The specialty receives the majority of patients admitted from A&E onto acute medical units and helps maintain the flow of patients through emergency departments to avoid exit block, the term used when patients cannot be moved into a hospital bed.
“The ideal acute medical unit needs sufficient capacity to process acute admissions and keep patients who do not require transfer to a speciality unit to stay for up to 72 hours as this continuity reduces length of stay,” said Dr Cooksley.
“However, acute medical care is now routinely being delivered by teams in emergency departments rather than in optimal environments and this is both very difficult and worrying.
“Sadly, older patients often bear the brunt of the problem which causes significant risk and increased mortality.”
Dr Cooksley said the rate of the rise in 12-hour waits in emergency departments was “gravely concerning” and warned current trajectory suggests winter 2023 will be worse than the “dire experience” of 2022.

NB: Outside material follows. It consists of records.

Context: an optimization exercise on an open-source flow, tuned for small area and few clock cycles per item. The choices shown serve that exercise and are no tape-out recipe. Where RTL was checked, it was by simulation tests only, not by an equivalence proof against the original. Function not checked in run 1: the RTL went through the layout flow alone. Power and IR drop assume default switching activity.

==> design/flow/design.v <==
package ref_seq_reader_pkg;
  localparam int ADDR_W = 25;
  localparam int LEN_W  = 25;
endpackage
module ref_seq_reader #(
  parameter int REF_LENGTH = 128,
  parameter int DRAM_WIDTH = 128,
  parameter int NL         = 4,    
  parameter int NH         = 3     
) (
  input  logic                  clk,
  input  logic                  rst,
  input  logic [ref_seq_reader_pkg::ADDR_W-1:0] ref_addr_in,
  input  logic [ref_seq_reader_pkg::LEN_W-1:0] ref_length_in,
  input  logic                  ref_info_valid_in,
  output logic [2*REF_LENGTH-1:0] ref_seq_block_out,
  output logic                  ref_seq_block_valid_out,
  input  logic                  ref_seq_block_rdy_in,
  output logic [ref_seq_reader_pkg::ADDR_W-1:0] dram_rd_addr_out,
  output logic                  dram_rd_req_out,
  input  logic                  dram_rd_ack_in,
  input  logic [DRAM_WIDTH-1:0] dram_rd_data_in,
  input  logic                  dram_rd_data_valid_in,
  output logic                  busy_out,
  output logic                  job_overflow_out
);
  localparam int AW  = ref_seq_reader_pkg::ADDR_W;
  localparam int LW  = ref_seq_reader_pkg::LEN_W;
  localparam int DW  = DRAM_WIDTH;
  localparam int LRW = $clog2(NL + 1);
  localparam int HRW = $clog2(NH + 1);
  logic           cur_valid;
  logic [AW-1:0]  rd_addr;
  logic [LW:0]    rem;          
  logic           pend_valid;
  logic [AW-1:0]  pend_addr;
  logic [LW-1:0]  pend_len;
  logic           overflow;
  logic [LRW-1:0] lres;         
  logic [HRW-1:0] hres;         
  logic [DW-1:0]  mem_lo [NL];
  logic [DW-1:0]  mem_hi [NH];
  logic [NH-1:0]  hfull;        
  logic [NL-1:0]  lwp, lrp;
  logic [NH-1:0]  hwp, hrp;
  logic           wh;           
  logic           desc_ok, lcredit, hcredit, req, ack, last, pop, head_full, valid;
  logic [NH-1:0]  sel;
  logic [DW-1:0]  out_lo, out_hi;
  always_comb begin
    desc_ok   = ref_info_valid_in & (ref_length_in != '0);
    head_full = |(hfull & hrp);
    valid     = head_full | (dram_rd_data_valid_in & wh);
    pop       = valid & ref_seq_block_rdy_in;
    lcredit   = (lres != LRW'(NL)) | pop;
    hcredit   = (hres != HRW'(NH)) | pop;
    req       = cur_valid & (rem[0] ? hcredit : lcredit);
    ack       = req & dram_rd_ack_in;
    last      = ack & (rem == (LW+1)'(1));
  end
  always_ff @(posedge clk) begin
    if (rst) begin
      cur_valid  <= 1'b0;
      pend_valid <= 1'b0;
      overflow   <= 1'b0;
      lres       <= '0;
      hres       <= '0;
      hfull      <= '0;
      lwp        <= NL'(1);
      lrp        <= NL'(1);
      hwp        <= NH'(1);
      hrp        <= NH'(1);
      wh         <= 1'b0;
    end else begin
      lres <= lres + LRW'(ack & ~rem[0]) - LRW'(pop);
      hres <= hres + HRW'(ack & rem[0]) - HRW'(pop);
      if (ack) begin
        rd_addr <= rd_addr + AW'(1);
        rem     <= rem - (LW+1)'(1);
      end
      if (~cur_valid | last) begin
        cur_valid <= pend_valid;
        if (pend_valid) begin
          rd_addr <= pend_addr;
          rem     <= {pend_len, 1'b0};
        end
        pend_valid <= 1'b0;
      end
      if (desc_ok) begin
        if (pend_valid & cur_valid) begin
          overflow <= 1'b1;
        end else begin
          pend_valid <= 1'b1;
          pend_addr  <= ref_addr_in;
          pend_len   <= ref_length_in;
        end
      end
      if (dram_rd_data_valid_in) begin
        wh <= ~wh;
        if (wh) hwp <= {hwp[NH-2:0], hwp[NH-1]};
        else    lwp <= {lwp[NL-2:0], lwp[NL-1]};
      end
      if (pop) begin
        lrp <= {lrp[NL-2:0], lrp[NL-1]};
        hrp <= {hrp[NH-2:0], hrp[NH-1]};
      end
      hfull <= (hfull | ((dram_rd_data_valid_in & wh) ? hwp : '0)) & ~(pop ? hrp : '0);
    end
  end
  always_ff @(posedge clk) begin
    for (int i = 0; i < NL; i++)
      if (dram_rd_data_valid_in && !wh && lwp[i]) mem_lo[i] <= dram_rd_data_in;
    for (int i = 0; i < NH; i++)
      if (dram_rd_data_valid_in && wh && hwp[i]) mem_hi[i] <= dram_rd_data_in;
  end
  always_comb begin
    sel    = hrp & hfull;
    out_lo = '0;
    out_hi = '0;
    for (int i = 0; i < NL; i++) out_lo = out_lo | ({DW{lrp[i]}} & mem_lo[i]);
    for (int i = 0; i < NH; i++) out_hi = out_hi | ({DW{sel[i]}} & mem_hi[i]);
    out_hi = out_hi | ({DW{~head_full}} & dram_rd_data_in);
  end
  assign ref_seq_block_out       = {out_hi, out_lo};
  assign ref_seq_block_valid_out = valid;
  assign dram_rd_req_out         = req;
  assign dram_rd_addr_out        = rd_addr;
  assign busy_out                = cur_valid | pend_valid | (lres != '0);
  assign job_overflow_out        = overflow;
endmodule
==> design/flow/flow/run.sh <==
#!/bin/bash
# The standard ORFS layout (standard.sh), with two changes to how it is built: the port
# buffers use the smallest buffer cell, and the clock tree is built from clkbuf_8 cells in
# sink clusters of up to 15 flip-flops within 50 um, without dummy loads.
# All of make's output goes to layout.log in the work folder; ORFS's own per-step logs stay
# under orfs/logs.
set -euo pipefail
bash standard.sh \
  "BUFFER_PORTS_ARGS=-buffer_cell sky130_fd_sc_hd__buf_1" \
  "CTS_ARGS=-sink_clustering_enable -repair_clock_nets -dont_use_dummy_load -buf_list sky130_fd_sc_hd__clkbuf_8 -sink_clustering_size 15 -sink_clustering_max_diameter 50" \
  finish > layout.log 2>&1
==> design/flow/standard.sh <==
#!/bin/bash
# synth_recipe.tcl (not shown) runs the flow's synth.tcl, then flattens the netlist and writes it again
# the make line also repeats each setting of config.mk as NAME=value (left out here)
make -C /OpenROAD-flow-scripts/flow DESIGN_CONFIG=/design/flow/config.mk WORK_HOME=/design/flow/orfs CLKGATE_MAP_FILE= SYNTH_SCRIPT=/design/flow/synth_recipe.tcl "${@:-finish}"
==> design/flow/config.mk <==
export PLATFORM = sky130hd
export DESIGN_NAME = ref_seq_reader
export DESIGN_NICKNAME = ref_seq_reader
export VERILOG_FILES = /design/flow/design.v
export SDC_FILE = /design/flow/constraint.sdc
export NUM_CORES = 4
export LEC_CHECK = 0
export CAP_MARGIN = 20
export CORE_MARGIN = 2
export CORE_UTILIZATION = 45
export PLACE_DENSITY = 0.6
export SLEW_MARGIN = 20
==> design/flow/constraint.sdc <==
create_clock -name core_clock -period 5.0 [get_ports {clk}]
set_input_delay 1.0000 -clock core_clock [delete_from_list [all_inputs] [get_ports {clk}]]
set_output_delay 1.0000 -clock core_clock [all_outputs]
set_load 0.01 [all_outputs]
==> out/qor.yml, run 1 <==
dp_hpwl_um: 55900
comb_power_share_pct: 8.9
antenna_found_initial: 11
busiest_layer: "met2"
seq_area_frac_synth_pct: 79.3
startpoint: "hrp[1]$_SDFFE_PP0N_"
cts_sinks: 1023
grt_remaining_overflow: 0
multi_input_comb_area_um2: 7420
wl_um: 97600
period_minus_slack_ps: 3990
io_buffers: 468
fin_tns_setup_ps: 0
fill_cells: 7080
cp-end-kind: "primary output"
start_kind: "flop"
cts_resized: 0
synth_ff_type: "edfxtp_1"
finalMaxSlewViolations: 0
first_global_vias: 22300
drtAntennaViolNets: 0
path_clk_slew_ps: 90
cap_violations: 0
tightest_slew_ps: 1080
hold_path.class: "input pin to flop"
dp.cells: 3659
cp_cell_sequence: "a222oi_1 > buf_12 > a221o_1 > buf_1"
timing.slew.headroom_pct: 28.3
cts_made_buffers: 106
slowest_stage: "a222oi_1"
synth_area_um2: 38400
synth_nets: 2334
setup_viol: 0
crit_type: "flop to primary output"
synth_edf_count: 997
finClkSkew_ps: 118
ys_async_sr_fraction_pct: 0
synth-seq-cells: 1023
regArea_um2: 30500
max_stage_delay_ps: 940
final_layout_size_suffix_gt1_share_pct: 8.66
cts_max_level: 3
die_width_um: 296
outcome: "finished clean"
drc: 0
clockBufferDepth: 3
holdWs_ps: 470
p_sw_share_pct: 23.2
via_count: 22000
p_per_area_nw_per_um2: 363
p_total_mw: 15.7
required_ps: 4000
yosysWarnings: 3
ir_worst_vdd_mv: 0.230
grt_max_degree: 71
gp_congestion: 0.809
p_clk_share_pct: 28.3
met2_usage_pct: 35.3
core_area_um2: 84900
critPathMaxFanout: 70
syn_to_final_growth_pct: 12.4
grt_use_total_pct: 21.6
grt_pass1_wl_um: 142000
cts_tree: "built"
drt_iter0_drc: 1636
rows: 107
worstHoldStart: "ref_length_in[4]"
clkLatencyLatePin_ps: 750
hold_violations: 0
hold_buffers: 0
intPower_mw: 12.0
die_area_um2: 87800
fin_nets: 2817
max_freq_mhz: 251
power_leakage_nw: 13.7
avgSynthCellArea_um2: 18.0
setup_ws_ps: 1010
rsz0062_at_grt: "no"
wl_per_cell_um: 25.9
vias_per_cell: 5.85
pin_count: 469
met1_usage_pct: 28.8
postCtsSetupBuffers: 0
met3_usage_pct: 4.92
arrival_ps: 2990
min_period_over_period_pct: 79.7
r2r_slack_ps: 1560
start_util_pct: 45.3
synth.distinct_cells: 59
seq_power_share_pct: 62.7
detailedPlace.worstSlack_ps: 1370
power.switching_mw: 3.64
synthCells: 2140
die_h_um: 296
cts_root_buffer: "clkbuf_8"
final_cells: 3771
timing.rr.start: "hrp[1]$_SDFFE_PP0N_"
dr.pass1.iters: 5
## power groups by stage
stage          clock [mW]  combinational, mW  sequential (mW)
6_report             4.45               1.40             9.84
5_1_grt              4.91               1.52             9.86
4_1_cts              4.60               1.42             9.84
3_5_place_dp            0               1.41             10.0
3_3_place_gp            0               1.38             10.0
2_1_floorplan           0              0.751             10.0
## cell families after synthesis
group	count (synthesis)	synth area share, %
AO/OA/AOI/OAI	587	12.7
AND/OR/NAND/NOR	259	3.12
adder cells (fa/ha/maj)	10	0.345
flip-flops	1023	79.3
multiplexers	55	1.79
XOR/XNOR	52	1.19
buffers and inverters	154	1.59
## metrics by stage
stage | instance area, um2 | util, %
3_5_place_dp | 41700 | 49.1
4_1_cts | 43200 | 50.9
6_report | 43200 | 50.9
5_1_grt | 43200 | 50.9
3_3_place_gp | 41700 | 49.1
2_1_floorplan | 38400 | -
## cell usage after synthesis (4+ instances only)
cell,number,area (um2)
nor4_1,9,56.3
a221o_1,128,1280
nand2_1,161,604
mux2i_1,4,40.0
mux2_2,31,349
a22o_1,128,1120
o21ai_0,4,20.0
a2111oi_0,14,123
edfxtp_1,997,29900
buf_1,4,15.0
xnor2_1,15,131
mux2_4,20,300
nand3_1,10,50.1
and2_1,10,62.6
a211oi_1,12,90.1
clkbuf_1,123,462
a22oi_1,256,1920
buf_2,7,35.0
nor2b_1,7,43.8
a21oi_1,21,105
o2111ai_1,5,43.8
ha_1,9,113
xor2_1,37,324
dfxtp_1,26,521
nand4_1,13,81.3
inv_1,16,60.1
nor2_1,22,82.6
## critical path: cells and delay by family (launching register included)
family,cells,cell delay [ps]
buf+inv,2,710
flops,1,350
compound gates,2,1180
## layer usage
metal | routed length (um) | vias up
met1 | 40500 | 11400
li1 | - | 9715
met3 | 6870 | 163
met4 | 2800 | 12
met5 | 76 | -
met2 | 47400 | 780
## layout make-up
class                           instances  share of cell area (%)
Tap cell                             1144                    3.31
Timing Repair Buffer                  512                    5.38
Antenna cell                            6                  0.0348
Inverter                               17                   0.148
Clock buffer                          106                    3.38
Multi-Input combinational cell        963                    17.2
Sequential cell                      1023                    70.6
## registers in the layout, summed over array words and instances, names as in the netlist, 2 cells and up
register   cells
hfull          3
lres           3
lwp            4
hwp            3
rd_addr       25
pend_addr     25
hrp            3
mem_lo       512
rem           26
hres           2
lrp            4
mem_hi       384
pend_len      25
## placed cells by master (no fill, tap or decap), drive strengths merged, types with 6 or more instances in the layout
| cell | synthesis | routed |
|---|---|---|
| and2 | 11 | 11 |
| xnor2 | 15 | 15 |
| ha | 9 | 9 |
| a2111oi | 17 | 17 |
| mux2 | 51 | 51 |
| nor2b | 7 | 7 |
| xor2 | 37 | 37 |
| a22o | 128 | 128 |
| a22oi | 256 | 256 |
| inv | 16 | 16 |
| a221o | 128 | 128 |
| nand3 | 10 | 10 |
| nor2 | 22 | 22 |
| diode | 0 | 6 |
| a211oi | 12 | 12 |
| edfxtp | 997 | 997 |
| clkbuf | 123 | 106 |
| nor4 | 11 | 11 |
| nand4 | 13 | 13 |
| nand2 | 162 | 162 |
| buf | 14 | 512 |
| dfxtp | 26 | 26 |
| a21oi | 21 | 21 |
## final timing paths
| kind | endpoint | cells past startpoint |
|---|---|---|
| worst max-delay path | ref_seq_block_out[186] | 4 |
| worst min-delay path | pend_len[4]$_DFFE_PP_ | 1 |
| worst min register to register | hwp[0]$_SDFFE_PP1P_ | 2 |
| worst max register to register | rd_addr[0]$_DFFE_PN_ | 7 |
==> run 2, diff against run 1 <==
==> design/flow/design.v (replaced) <==
package ref_seq_reader_pkg;
  localparam int ADDR_W = 25;
  localparam int LEN_W  = 25;
endpackage
module ref_seq_reader #(
  parameter int REF_LENGTH = 128,
  parameter int DRAM_WIDTH = 128,
  parameter int NB         = 3     
) (
  input  logic                  clk,
  input  logic                  rst,
  input  logic [ref_seq_reader_pkg::ADDR_W-1:0] ref_addr_in,
  input  logic [ref_seq_reader_pkg::LEN_W-1:0] ref_length_in,
  input  logic                  ref_info_valid_in,
  output logic [2*REF_LENGTH-1:0] ref_seq_block_out,
  output logic                  ref_seq_block_valid_out,
  input  logic                  ref_seq_block_rdy_in,
  output logic [ref_seq_reader_pkg::ADDR_W-1:0] dram_rd_addr_out,
  output logic                  dram_rd_req_out,
  input  logic                  dram_rd_ack_in,
  input  logic [DRAM_WIDTH-1:0] dram_rd_data_in,
  input  logic                  dram_rd_data_valid_in,
  output logic                  busy_out,
  output logic                  job_overflow_out
);
  localparam int AW = ref_seq_reader_pkg::ADDR_W;
  localparam int LW = ref_seq_reader_pkg::LEN_W;
  localparam int DW = DRAM_WIDTH;
  localparam int RW = $clog2(NB + 1);
  logic          cur_valid;
  logic [AW-1:0] rd_addr;
  logic [LW:0]   rem;           
  logic          pend_valid;
  logic [AW-1:0] pend_addr;
  logic [LW-1:0] pend_len;
  logic          overflow;
  logic [RW-1:0] res;           
  logic [DW-1:0] mem_lo [NB];
  logic [DW-1:0] mem_hi [NB];
  logic [NB-1:0] full;
  logic [NB-1:0] wp, rp;
  logic          wh;            
  logic          desc_ok, credit, req, ack, last, take, pop, push, head_full, byp, valid;
  logic [NB-1:0] sel;
  logic [DW-1:0] out_lo, out_hi;
  always_comb begin
    desc_ok   = ref_info_valid_in & (ref_length_in != '0);
    head_full = |(full & rp);
    byp       = ~head_full & dram_rd_data_valid_in & wh;
    valid     = head_full | byp;
    pop       = valid & ref_seq_block_rdy_in;
    push      = dram_rd_data_valid_in & wh;
    credit    = (res != RW'(NB)) | pop;
    req       = cur_valid & (rem[0] | credit);
    ack       = req & dram_rd_ack_in;
    last      = ack & (rem == (LW+1)'(1));
    take      = ack & ~rem[0];
  end
  always_ff @(posedge clk) begin
    if (rst) begin
      cur_valid  <= 1'b0;
      pend_valid <= 1'b0;
      overflow   <= 1'b0;
      res        <= '0;
      full       <= '0;
      wp         <= NB'(1);
      rp         <= NB'(1);
      wh         <= 1'b0;
    end else begin
      res <= res + RW'(take) - RW'(pop);
      if (ack) begin
        rd_addr <= rd_addr + AW'(1);
        rem     <= rem - (LW+1)'(1);
      end
      if (~cur_valid | last) begin
        cur_valid <= pend_valid;
        if (pend_valid) begin
          rd_addr <= pend_addr;
          rem     <= {pend_len, 1'b0};
        end
        pend_valid <= 1'b0;
      end
      if (desc_ok) begin
        if (pend_valid & cur_valid) begin
          overflow <= 1'b1;
        end else begin
          pend_valid <= 1'b1;
          pend_addr  <= ref_addr_in;
          pend_len   <= ref_length_in;
        end
      end
      if (dram_rd_data_valid_in) wh <= ~wh;
      if (push) wp <= {wp[NB-2:0], wp[NB-1]};
      if (pop) rp <= {rp[NB-2:0], rp[NB-1]};
      full <= (full | (push ? wp : '0)) & ~(pop ? rp : '0);
    end
  end
  always_ff @(posedge clk) begin
    for (int i = 0; i < NB; i++) begin
      if (dram_rd_data_valid_in && !wh && wp[i]) mem_lo[i] <= dram_rd_data_in;
      if (dram_rd_data_valid_in && wh && wp[i]) mem_hi[i] <= dram_rd_data_in;
    end
  end
  always_comb begin
    sel    = rp & full;
    out_lo = '0;
    out_hi = '0;
    for (int i = 0; i < NB; i++) begin
      out_lo = out_lo | ({DW{rp[i]}} & mem_lo[i]);
      out_hi = out_hi | ({DW{sel[i]}} & mem_hi[i]);
    end
    out_hi = out_hi | ({DW{~head_full}} & dram_rd_data_in);
  end
  assign ref_seq_block_out       = {out_hi, out_lo};
  assign ref_seq_block_valid_out = valid;
  assign dram_rd_req_out         = req;
  assign dram_rd_addr_out        = rd_addr;
  assign busy_out                = cur_valid | pend_valid | (res != '0);
  assign job_overflow_out        = overflow;
endmodule
--- a/design/flow/config.mk
+++ b/design/flow/config.mk
@@ -9,4 +9,4 @@
 export CORE_MARGIN = 2
-export CORE_UTILIZATION = 45
-export PLACE_DENSITY = 0.6
+export CORE_UTILIZATION = 65
+export PLACE_DENSITY = 0.75
 export SLEW_MARGIN = 20
==> out/qor.yml, run 2 <==
cap_violations: 0
yosysWarnings: 3
final_layout_size_suffix_gt1_share_pct: 7.79
multi_input_comb_area_um2: 6090
biggestRegsByFlops: "mem_hi x384, mem_lo x384, rem x26"
synthCells: 1818
dr.pass1.iters: 8
cts_root_buffer: "clkbuf_8"
finClkSkew_ps: 65.9
clockBufferDepth: 3
clkLatencyLatePin_ps: 680
hold_buffers: 0
drt_iter0_drc: 2495
synth_nets: 2008
timing.slew.headroom_pct: 22.5
setup_ws_ps: 540
vias_per_cell: 6.64
first_global_vias: 18900
outcome: "finished clean"
arrival_ps: 3460
avgSynthCellArea_um2: 18.4
wl_per_cell_um: 27.0
critPathMaxFanout: 67
antenna_found_initial: 12
hold_violations: 0
drtAntennaViolNets: 0
r2r_slack_ps: 790
grt_max_degree: 85
start_kind: "flop"
fill_cells: 3205
cts_made_buffers: 77
gp_congestion: 0.865
grt_pass1_wl_um: 117000
required_ps: 4000
synthTopCellsByCount: "869 x edfxtp_1, 145 x inv_1, 129 x a222oi_1"
core_area_um2: 51200
path_clk_slew_ps: 90
ir_worst_vdd_mv: 0.284
fin_nets: 2465
holdPathEnd: "overflow$_SDFFE_PP0P_"
synth.distinct_cells: 45
cts_tree: "built"
final_common_cell: "edfxtp_1"
synth_area_um2: 33500
dp_hpwl_um: 48000
syn_to_final_growth_pct: 10.8
regArea_um2: 26400
cts_max_level: 3
synth_ff_type: "edfxtp_1"
via_count: 19700
synthTopCellsByArea: "edfxtp_1 78%, a222oi_1 3.9%, a221o_1 3.8%, a22o_1 3.3%, mux2_4 2.0%"
grt_use_total_pct: 29.5
hold_path.class: "flop to flop"
postCtsSetupBuffers: 0
seq_area_frac_synth_pct: 78.7
wl_um: 80000
timing.rr.start: "rp[2]$_SDFFE_PP0N_"
synth-seq-cells: 884
cts_sinks: 884
die_width_um: 231
cp-end-kind: "primary output"
synth_edf_count: 869
start_util_pct: 65.5
final_cell_mix: "869 x edfxtp_1, 468 x buf_1, 144 x inv_1"
cts_resized: 0
ys_async_sr_fraction_pct: 0
io_buffers: 468
min_period_over_period_pct: 89.2
p_per_area_nw_per_um2: 360
synth_top_area_share_pct: 77.8
rsz0062_at_grt: "no"
worstHoldPathCells: 1
drc: 0
period_minus_slack_ps: 4460
setup_viol: 0
r2r-end: "rem[16]$_DFFE_PN_"
synth_top_area_cell: "edfxtp_1"
grt_remaining_overflow: 0
pin_count: 469
r2r_cells: 7
tightest_slew_ps: 1160
detailedPlace.worstSlack_ps: 851
power_leakage_nw: 12.5
worstHoldStart: "overflow$_SDFFE_PP0P_"
die_h_um: 231
synthMostInstantiatedCell: "edfxtp_1"
die_area_um2: 53400
finalMaxSlewViolations: 0
crit_type: "flop to primary output"
rows: 83
fin_tns_setup_ps: 0
max_freq_mhz: 224
run 2: cell count changes after synthesis, moves of 13 or more:
| cell | before | now |
|---|---|---|
| a2111oi_0 | 14 | 0 |
| inv_1 | 16 | 145 |
| nand2_1 | 161 | 11 |
| a22oi_1 | 256 | 0 |
| xnor2_1 | 15 | 46 |
| a222oi_1 | 1 | 129 |
| o211ai_1 | 3 | 16 |
| mux2_2 | 31 | 2 |
| a21oi_1 | 21 | 8 |
| edfxtp_1 | 997 | 869 |
| xor2_1 | 37 | 1 |
| o2111ai_1 | 5 | 24 |
| mux2_4 | 20 | 45 |
run 2: through the flow:
stage	utilization [%]	hold WS, ps	area, um2	cells	power (mW)
6_report	72.5	490	37100	2965	13.4
5_1_grt	72.5	455	37100	2958	13.8
4_1_cts	72.5	443	37100	2953	13.4
3_5_place_dp	70.4	481	36000	2876	9.99
3_3_place_gp	70.4	462	36000	2876	9.95
2_1_floorplan	-	445	33500	1818	9.41
run 2: final cells by class:
class                      instances  area share, %
antenna                           12         0.0809
tap                              680           2.29
sequential                       884           71.1
timing repair buffer             501           5.80
clock buffer                      77           2.85
inverter                         145           1.47
multi-input combinational        666           16.4
run 2: report_power, final:
group | leakage [nW] | internal (mW) | switching, mW
logic | 3.83 | 0.449 | 0.858
registers | 8.09 | 8.41 | 0.120
clock network | 0.554 | 1.38 | 2.16
total | 12.5 | 10.2 | 3.14
run 2: cell families (layout without fill, tap and decap cells):
| family | Yosys count | after routing | synth area share [%] |
|---|---|---|---|
| compound gates | 463 | 463 | 12.8 |
| xor+xnor | 47 | 47 | 1.23 |
| fa+ha+maj | 6 | 6 | 0.224 |
| buf+inv | 268 | 723 | 3.24 |
| flops | 884 | 884 | 78.7 |
| mux | 49 | 49 | 2.14 |
| other cells | 0 | 12 | 0 |
| simple gates | 101 | 101 | 1.65 |
run 2: layer usage:
metal	GRT usage, %	share of wire [%]	vias up
li1	-	-	8454
met1	41.0	38	9907
met2	45.2	48	1150
met3	7.57	11	176
met4	12.0	3.9	12
met5	0	0.095	-
run 2: worst max-delay path by stage:
| stage | start | to | slack (ps) |
|---|---|---|---|
| final | rp[2]$_SDFFE_PP0N_ | ref_seq_block_out[136] | 540 |
| after floorplan | dram_rd_data_valid_in | mem_lo[0][0]$_DFFE_PP_ | 370 |
| after global routing | rp[2]$_SDFFE_PP0N_ | ref_seq_block_out[136] | 380 |
| after global placement | rp[2]$_SDFFE_PP0N_ | rem[25]$_DFFE_PN_ | 940 |
| after CTS | rp[2]$_SDFFE_PP0N_ | ref_seq_block_out[136] | 510 |
| after detailed placement | rp[2]$_SDFFE_PP0N_ | rem[25]$_DFFE_PN_ | 850 |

In January, 42,725 patients waited more than 12 hours in England’s EDs for an inpatient bed. This compares to 16,558 in January 2022 and 2,847 in January 2020.
In March, 39,700 patients waited more than 12 hours in ED compared to 22,500 and 1,184 in the same month of 2022 and 2020 respectively, while the latest data, for May, showed 31,500 patients were delayed over 12 hours compared to 19,700 in May 2022.
“NHS urgent and emergency care is under intolerable strain and this strain is increasingly causing harm to patients,” said Dr Cooksley.
“Timely and high-quality patient care is often not being delivered due to overcrowding driven by workforce and capacity constraints.
“Whilst the Covid-19 pandemic has accentuated and arguably expedited the crisis; the spiral of decline in urgent and emergency care has been decade long and, unless urgent action is taken, we may not yet have reached its nadir.”
He added: “Despite the publication of the NHS Long Term Workforce Plan last week, the reality is that there are currently 112,000 clinical vacancies and it is a 15-year strategy – it isn’t going to provide an immediate turnaround.”
Dr Cooksley and colleagues pointed to the latest Society for Acute Medicine Benchmarking Audit (SAMBA) from June 2022 to demonstrate the detrimental impact of the situation on supporting acute medicine to help deliver urgent and emergency care and whole system recovery.
“Our most recent SAMBA data reiterates the picture of a rapid decline in clinical performance, with acute medical patients not only enduring long waits in EDs, but also increased waits for key indicators of quality such as initial clinical review, time to consultant review and monitoring of their physiology,” he said.
“Acute medicine is at the heart of finding opportunities to mitigate the current crisis and future innovative, adaptive, high quality and sustainable urgent and emergency care, but the speciality, like all NHS and social care service, is wilting and unable to meet demands.”
He and his colleagues said the fundamental components of specialty – acute medical units, ambulatory emergency care (rebranded in England as Same Day Emergency Care (SDEC)) and evolving acute medicine-led hospital at home models – must be properly resourced and not overlooked.
“The principles of acute medicine are essential to achieve recovery and must be resourced to deliver their potential, but too often we see a futile search for the “magic bullet”, with assessment and care pathways that appear sensible but with limited or no evaluation performing poorly when deployed in real-world healthcare settings,” they explained.
“For example, the selection tools for SDEC, the performance of COVID virtual wards and NHS England’s “Reasons to Reside” criteria for discharge decision-making have all failed to meet expected performance levels when evaluated due to a lack of preparation prior to rollout.
“Acute medicine offers significant opportunities for service innovation, but this must be as part of a learning health system where services are properly staffed and funded, evaluated and refined in accordance with evidence.”
Dr Cooksley and colleagues said that while critics argue failings in the delivery of urgent and emergency care are not new, “this notion must be dispelled” as “the decline has been sustained”.
“While it is true that more people are accessing emergency care, this increase alone does not explain the disproportionate drop in performance. This situation must not become an unacceptable new normal or indeed continue the current spiral of decline.
“We urge system leaders to listen to our concerns, realise the potential of acute medicine to support urgent and emergency care and wider NHS recovery and ensure that focus, resource and energy is put into progressing the evidence-based solutions we know will help us to overcome the current challenges.”